* [WORK INSTRUCTION] Extract every line from the records below that contains the word "violations".

* [RECORDS SUPPLIED]
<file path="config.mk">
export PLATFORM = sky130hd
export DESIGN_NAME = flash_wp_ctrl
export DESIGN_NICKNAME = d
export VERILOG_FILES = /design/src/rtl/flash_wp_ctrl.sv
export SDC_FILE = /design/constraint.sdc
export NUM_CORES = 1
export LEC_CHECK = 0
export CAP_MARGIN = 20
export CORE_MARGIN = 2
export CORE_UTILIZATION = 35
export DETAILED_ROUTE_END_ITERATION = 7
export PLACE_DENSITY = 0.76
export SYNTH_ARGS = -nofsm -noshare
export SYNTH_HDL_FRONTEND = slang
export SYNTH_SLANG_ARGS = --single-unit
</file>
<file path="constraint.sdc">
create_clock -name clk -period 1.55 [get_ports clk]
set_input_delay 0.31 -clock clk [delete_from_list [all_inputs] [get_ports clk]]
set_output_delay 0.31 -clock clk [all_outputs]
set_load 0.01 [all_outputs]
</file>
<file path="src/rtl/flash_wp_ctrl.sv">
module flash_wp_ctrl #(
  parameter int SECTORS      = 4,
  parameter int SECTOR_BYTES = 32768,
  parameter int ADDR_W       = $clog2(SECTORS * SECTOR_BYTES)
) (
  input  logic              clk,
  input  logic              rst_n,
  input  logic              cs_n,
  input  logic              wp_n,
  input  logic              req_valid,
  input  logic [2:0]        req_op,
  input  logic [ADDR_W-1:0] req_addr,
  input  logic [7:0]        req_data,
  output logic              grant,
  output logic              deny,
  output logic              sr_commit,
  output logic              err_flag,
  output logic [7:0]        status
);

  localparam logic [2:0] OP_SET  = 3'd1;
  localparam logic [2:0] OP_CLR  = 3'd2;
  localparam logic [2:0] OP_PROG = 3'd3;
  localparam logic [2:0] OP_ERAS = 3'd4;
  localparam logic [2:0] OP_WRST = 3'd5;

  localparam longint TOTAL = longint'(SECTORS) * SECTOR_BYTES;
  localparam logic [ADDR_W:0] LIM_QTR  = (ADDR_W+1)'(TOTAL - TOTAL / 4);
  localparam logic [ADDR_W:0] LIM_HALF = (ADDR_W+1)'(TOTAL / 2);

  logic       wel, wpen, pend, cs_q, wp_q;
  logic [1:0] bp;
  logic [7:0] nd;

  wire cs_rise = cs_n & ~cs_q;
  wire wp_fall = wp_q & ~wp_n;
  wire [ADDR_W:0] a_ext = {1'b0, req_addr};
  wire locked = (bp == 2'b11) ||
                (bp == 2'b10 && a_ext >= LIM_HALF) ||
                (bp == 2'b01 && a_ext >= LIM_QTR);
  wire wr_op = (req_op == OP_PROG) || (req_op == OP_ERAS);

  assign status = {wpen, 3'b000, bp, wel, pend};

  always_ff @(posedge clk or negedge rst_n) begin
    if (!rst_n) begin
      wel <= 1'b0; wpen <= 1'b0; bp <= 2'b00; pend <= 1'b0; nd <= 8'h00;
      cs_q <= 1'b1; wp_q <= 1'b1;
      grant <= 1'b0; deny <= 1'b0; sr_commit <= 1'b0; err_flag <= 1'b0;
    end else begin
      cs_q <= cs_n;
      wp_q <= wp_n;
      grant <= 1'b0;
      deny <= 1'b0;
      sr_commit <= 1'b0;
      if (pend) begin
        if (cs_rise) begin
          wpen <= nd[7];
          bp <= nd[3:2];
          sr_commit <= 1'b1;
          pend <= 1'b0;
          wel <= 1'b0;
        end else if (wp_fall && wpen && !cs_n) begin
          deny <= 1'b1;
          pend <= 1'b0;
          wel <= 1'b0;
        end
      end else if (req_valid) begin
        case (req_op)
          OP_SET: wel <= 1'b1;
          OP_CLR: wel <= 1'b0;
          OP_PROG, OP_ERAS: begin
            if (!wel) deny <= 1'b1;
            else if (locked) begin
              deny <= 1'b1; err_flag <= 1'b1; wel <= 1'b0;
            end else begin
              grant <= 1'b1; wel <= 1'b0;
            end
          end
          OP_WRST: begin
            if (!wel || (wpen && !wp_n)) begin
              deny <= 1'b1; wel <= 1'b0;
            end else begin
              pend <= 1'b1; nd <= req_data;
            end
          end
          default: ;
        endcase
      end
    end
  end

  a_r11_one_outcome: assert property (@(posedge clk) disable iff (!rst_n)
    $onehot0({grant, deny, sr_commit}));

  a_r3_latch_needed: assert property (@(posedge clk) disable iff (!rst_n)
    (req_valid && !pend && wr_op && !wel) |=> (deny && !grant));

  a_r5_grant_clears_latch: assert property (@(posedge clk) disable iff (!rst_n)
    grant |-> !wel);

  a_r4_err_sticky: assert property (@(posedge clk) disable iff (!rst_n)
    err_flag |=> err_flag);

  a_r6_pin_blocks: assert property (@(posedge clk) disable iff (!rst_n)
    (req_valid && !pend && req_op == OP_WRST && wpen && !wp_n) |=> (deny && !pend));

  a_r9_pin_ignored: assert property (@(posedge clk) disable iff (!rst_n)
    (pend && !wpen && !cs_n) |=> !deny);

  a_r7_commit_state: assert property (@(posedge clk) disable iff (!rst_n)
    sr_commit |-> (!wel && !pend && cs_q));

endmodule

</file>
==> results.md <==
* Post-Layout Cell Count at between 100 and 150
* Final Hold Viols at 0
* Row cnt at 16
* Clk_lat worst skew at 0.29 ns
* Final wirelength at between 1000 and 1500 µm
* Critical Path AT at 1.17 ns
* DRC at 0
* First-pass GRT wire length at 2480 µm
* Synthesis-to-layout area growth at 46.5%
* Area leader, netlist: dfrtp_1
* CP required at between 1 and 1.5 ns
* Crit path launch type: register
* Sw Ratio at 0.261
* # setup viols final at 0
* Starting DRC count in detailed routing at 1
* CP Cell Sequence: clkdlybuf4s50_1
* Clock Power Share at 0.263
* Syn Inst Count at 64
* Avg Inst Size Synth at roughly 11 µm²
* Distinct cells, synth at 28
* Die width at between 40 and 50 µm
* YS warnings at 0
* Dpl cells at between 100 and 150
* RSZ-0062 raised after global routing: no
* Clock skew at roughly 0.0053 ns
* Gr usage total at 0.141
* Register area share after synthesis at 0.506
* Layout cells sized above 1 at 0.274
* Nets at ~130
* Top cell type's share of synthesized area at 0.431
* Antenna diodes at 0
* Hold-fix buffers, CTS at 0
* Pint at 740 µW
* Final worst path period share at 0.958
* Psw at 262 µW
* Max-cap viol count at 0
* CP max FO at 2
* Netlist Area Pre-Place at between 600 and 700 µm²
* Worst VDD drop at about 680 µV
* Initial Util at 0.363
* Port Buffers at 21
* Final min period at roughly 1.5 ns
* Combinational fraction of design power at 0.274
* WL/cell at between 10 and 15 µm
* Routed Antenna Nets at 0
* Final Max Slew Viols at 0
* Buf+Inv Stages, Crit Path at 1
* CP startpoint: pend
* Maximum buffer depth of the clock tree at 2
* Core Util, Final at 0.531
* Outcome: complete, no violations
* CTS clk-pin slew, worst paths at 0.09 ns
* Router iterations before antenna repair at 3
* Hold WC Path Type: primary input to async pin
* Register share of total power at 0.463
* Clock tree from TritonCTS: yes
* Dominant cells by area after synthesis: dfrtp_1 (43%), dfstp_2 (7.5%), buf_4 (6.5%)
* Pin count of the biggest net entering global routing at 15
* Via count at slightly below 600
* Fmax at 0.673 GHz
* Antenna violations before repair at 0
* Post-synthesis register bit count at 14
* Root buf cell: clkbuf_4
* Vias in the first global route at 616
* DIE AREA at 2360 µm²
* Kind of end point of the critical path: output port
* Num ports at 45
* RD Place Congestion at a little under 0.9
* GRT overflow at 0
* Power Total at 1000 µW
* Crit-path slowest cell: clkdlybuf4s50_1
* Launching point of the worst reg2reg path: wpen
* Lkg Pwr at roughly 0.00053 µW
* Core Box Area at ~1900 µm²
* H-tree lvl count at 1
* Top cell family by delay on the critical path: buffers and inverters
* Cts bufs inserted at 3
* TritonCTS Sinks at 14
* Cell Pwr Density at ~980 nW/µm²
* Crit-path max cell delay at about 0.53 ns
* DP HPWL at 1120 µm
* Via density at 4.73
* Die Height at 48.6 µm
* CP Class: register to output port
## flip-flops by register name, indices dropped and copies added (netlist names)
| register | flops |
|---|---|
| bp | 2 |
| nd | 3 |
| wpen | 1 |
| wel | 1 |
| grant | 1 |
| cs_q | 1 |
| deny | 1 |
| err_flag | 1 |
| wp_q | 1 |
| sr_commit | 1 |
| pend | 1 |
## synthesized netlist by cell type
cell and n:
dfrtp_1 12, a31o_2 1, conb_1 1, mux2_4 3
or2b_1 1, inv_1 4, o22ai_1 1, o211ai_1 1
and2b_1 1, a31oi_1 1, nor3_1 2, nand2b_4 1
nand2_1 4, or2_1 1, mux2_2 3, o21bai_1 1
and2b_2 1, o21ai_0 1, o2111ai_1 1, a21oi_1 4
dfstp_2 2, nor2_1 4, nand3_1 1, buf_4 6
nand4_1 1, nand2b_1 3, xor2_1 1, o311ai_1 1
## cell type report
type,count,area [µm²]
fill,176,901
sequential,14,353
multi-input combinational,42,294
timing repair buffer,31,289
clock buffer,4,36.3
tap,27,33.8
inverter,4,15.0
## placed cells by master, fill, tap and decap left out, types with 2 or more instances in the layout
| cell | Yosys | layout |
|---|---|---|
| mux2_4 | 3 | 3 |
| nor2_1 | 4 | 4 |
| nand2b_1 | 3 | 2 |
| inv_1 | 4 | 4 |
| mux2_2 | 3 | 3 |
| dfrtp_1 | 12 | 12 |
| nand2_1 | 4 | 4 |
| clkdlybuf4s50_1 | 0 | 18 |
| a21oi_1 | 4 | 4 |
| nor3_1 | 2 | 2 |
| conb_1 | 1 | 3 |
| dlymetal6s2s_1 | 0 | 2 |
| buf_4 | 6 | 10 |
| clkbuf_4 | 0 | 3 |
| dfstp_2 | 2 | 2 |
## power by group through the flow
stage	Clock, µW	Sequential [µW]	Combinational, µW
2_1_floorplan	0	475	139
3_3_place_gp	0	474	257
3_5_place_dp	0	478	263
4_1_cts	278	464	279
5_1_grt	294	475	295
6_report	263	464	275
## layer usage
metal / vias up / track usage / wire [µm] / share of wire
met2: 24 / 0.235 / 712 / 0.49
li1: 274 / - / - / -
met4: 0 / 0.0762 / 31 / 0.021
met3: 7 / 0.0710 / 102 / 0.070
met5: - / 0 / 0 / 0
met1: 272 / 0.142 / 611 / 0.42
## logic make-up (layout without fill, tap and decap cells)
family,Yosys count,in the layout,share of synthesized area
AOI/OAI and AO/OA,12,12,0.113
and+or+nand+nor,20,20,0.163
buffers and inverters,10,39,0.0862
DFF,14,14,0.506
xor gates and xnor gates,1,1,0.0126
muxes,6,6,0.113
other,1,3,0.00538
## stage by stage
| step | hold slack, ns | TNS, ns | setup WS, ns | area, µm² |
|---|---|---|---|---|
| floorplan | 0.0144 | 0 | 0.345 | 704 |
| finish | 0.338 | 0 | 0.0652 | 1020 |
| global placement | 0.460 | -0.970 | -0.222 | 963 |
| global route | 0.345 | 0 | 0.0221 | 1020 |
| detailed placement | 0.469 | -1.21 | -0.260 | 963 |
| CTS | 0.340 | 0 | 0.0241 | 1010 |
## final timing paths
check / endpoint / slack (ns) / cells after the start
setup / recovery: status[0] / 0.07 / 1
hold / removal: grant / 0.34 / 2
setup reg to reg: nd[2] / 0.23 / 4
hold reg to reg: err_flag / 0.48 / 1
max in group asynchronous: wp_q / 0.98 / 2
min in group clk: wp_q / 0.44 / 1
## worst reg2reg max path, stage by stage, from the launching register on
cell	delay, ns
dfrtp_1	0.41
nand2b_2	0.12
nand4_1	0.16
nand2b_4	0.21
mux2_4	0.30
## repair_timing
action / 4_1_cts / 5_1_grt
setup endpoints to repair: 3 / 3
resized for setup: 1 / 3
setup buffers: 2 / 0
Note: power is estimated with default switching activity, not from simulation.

* [EXERCISE SOLUTION]
* Outcome: complete, no violations
* Antenna violations before repair at 0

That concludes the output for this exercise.